**Work request**
A word-for-word repetition of the records beneath this task is the expected answer.

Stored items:
* * * * *

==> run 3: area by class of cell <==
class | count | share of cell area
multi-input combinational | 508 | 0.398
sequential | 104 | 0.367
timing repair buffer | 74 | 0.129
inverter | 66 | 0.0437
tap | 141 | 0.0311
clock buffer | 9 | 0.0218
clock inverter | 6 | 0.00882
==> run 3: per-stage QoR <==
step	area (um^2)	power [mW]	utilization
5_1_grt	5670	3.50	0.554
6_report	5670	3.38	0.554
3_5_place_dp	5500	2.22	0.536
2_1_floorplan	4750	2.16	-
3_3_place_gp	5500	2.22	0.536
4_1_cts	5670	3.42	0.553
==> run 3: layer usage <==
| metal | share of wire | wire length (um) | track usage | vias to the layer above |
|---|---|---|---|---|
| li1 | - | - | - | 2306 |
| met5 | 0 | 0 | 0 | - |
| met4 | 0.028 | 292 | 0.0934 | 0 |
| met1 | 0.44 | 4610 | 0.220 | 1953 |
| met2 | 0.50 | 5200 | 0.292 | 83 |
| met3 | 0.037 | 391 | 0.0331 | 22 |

* * * * *

**Response to the task**
==> run 3: area by class of cell <==
class | count | share of cell area
multi-input combinational | 508 | 0.398
sequential | 104 | 0.367
timing repair buffer | 74 | 0.129
inverter | 66 | 0.0437
tap | 141 | 0.0311
clock buffer | 9 | 0.0218
clock inverter | 6 | 0.00882
==> run 3: per-stage QoR <==
step	area (um^2)	power [mW]	utilization
5_1_grt	5670	3.50	0.554
6_report	5670	3.38	0.554
3_5_place_dp	5500	2.22	0.536
2_1_floorplan	4750	2.16	-
3_3_place_gp	5500	2.22	0.536
4_1_cts	5670	3.42	0.553
==> run 3: layer usage <==
| metal | share of wire | wire length (um) | track usage | vias to the layer above |
|---|---|---|---|---|
| li1 | - | - | - | 2306 |
| met5 | 0 | 0 | 0 | - |
| met4 | 0.028 | 292 | 0.0934 | 0 |
| met1 | 0.44 | 4610 | 0.220 | 1953 |
| met2 | 0.50 | 5200 | 0.292 | 83 |
| met3 | 0.037 | 391 | 0.0331 | 22 |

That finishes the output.